Mal pensó en su artículo en la prensa y supo que no tenía otra salida.

—Soy el teniente Considine, y mi compañero es el teniente Smith.

Rolff sonrió.

—Quienes recientemente lamentaron la disolución de ese gran jurado, el cual supongo ya está de nuevo en marcha. La respuesta es no, caballeros.

Mal se hizo el tonto.

—¿No qué, señor Rolff?

Rolff miró a Dudley, como si supiera que era el más temible.

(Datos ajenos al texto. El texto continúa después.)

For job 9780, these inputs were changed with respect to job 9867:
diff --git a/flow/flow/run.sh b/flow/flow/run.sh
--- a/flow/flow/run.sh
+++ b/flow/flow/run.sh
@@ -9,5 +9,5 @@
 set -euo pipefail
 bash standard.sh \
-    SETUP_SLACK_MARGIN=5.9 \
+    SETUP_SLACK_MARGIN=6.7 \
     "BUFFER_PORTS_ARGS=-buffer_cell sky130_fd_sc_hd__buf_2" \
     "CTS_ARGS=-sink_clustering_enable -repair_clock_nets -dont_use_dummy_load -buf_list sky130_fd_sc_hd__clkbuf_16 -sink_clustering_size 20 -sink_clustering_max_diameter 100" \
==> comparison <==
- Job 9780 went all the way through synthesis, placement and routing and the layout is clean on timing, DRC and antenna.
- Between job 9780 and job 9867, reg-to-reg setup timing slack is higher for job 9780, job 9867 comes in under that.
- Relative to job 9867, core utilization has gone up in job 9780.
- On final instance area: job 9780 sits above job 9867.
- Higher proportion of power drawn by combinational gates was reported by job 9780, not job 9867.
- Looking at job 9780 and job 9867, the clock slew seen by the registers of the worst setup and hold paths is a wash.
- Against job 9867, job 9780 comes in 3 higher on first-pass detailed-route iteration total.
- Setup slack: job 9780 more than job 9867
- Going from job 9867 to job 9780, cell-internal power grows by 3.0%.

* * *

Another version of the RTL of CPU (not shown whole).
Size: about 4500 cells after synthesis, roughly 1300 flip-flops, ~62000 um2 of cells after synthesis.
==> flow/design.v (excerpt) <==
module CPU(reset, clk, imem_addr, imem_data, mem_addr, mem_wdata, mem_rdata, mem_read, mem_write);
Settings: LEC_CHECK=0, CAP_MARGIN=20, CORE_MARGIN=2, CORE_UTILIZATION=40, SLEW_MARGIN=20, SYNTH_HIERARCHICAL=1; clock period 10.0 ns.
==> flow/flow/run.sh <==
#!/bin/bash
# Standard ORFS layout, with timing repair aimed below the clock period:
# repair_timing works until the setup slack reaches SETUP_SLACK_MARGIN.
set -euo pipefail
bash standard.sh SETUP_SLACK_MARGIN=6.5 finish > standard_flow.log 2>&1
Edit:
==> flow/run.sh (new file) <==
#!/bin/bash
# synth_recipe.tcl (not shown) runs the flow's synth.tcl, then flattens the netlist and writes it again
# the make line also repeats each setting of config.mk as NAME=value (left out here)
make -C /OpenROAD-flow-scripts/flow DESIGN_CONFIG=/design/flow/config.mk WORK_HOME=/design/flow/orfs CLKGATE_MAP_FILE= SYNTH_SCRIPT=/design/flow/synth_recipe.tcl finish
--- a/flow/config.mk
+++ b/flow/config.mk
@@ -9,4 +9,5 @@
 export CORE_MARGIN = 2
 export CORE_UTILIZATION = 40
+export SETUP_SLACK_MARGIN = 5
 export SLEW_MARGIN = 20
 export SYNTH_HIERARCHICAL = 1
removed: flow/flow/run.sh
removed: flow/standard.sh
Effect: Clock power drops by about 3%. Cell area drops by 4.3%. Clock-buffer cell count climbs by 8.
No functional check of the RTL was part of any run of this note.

—No, no daré información sobre miembros de la UAES. No, no responderé a preguntas acerca de mi pasado político ni del pasado de amigos o conocidos. Si me presentan una citación, seré testigo hostil y me refugiaré en la Quinta Enmienda, y estoy dispuesto a ir a la cárcel por desacato. No diré nombres.

Dudley le sonrió.

—Respeto a los hombres con principios, por equivocados que estén. Caballeros, ¿me excusan un instante? He olvidado una cosa en el coche.

La sonrisa era escalofriante. Dudley salió, Mal se dedicó a distraer a Rolff.

—Aunque no lo crea, estamos a favor de la izquierda americana legítima y no comunista.

Rolff señaló el papel que tenía en la máquina.

—Si alguna vez fracasa como policía, podrá hacer carrera como comediante. Igual que yo. Los fascistas desbarataron mi carrera de guionista, ahora escribo novelas históricas románticas con el pseudónimo Erica St. Jane. Mi editor conoce mis opiniones políticas y no le importan. También las conoce el jefe de mi esposa, quien tiene un puesto confirmado en la Universidad Estatal de California. No pueden amenazarnos.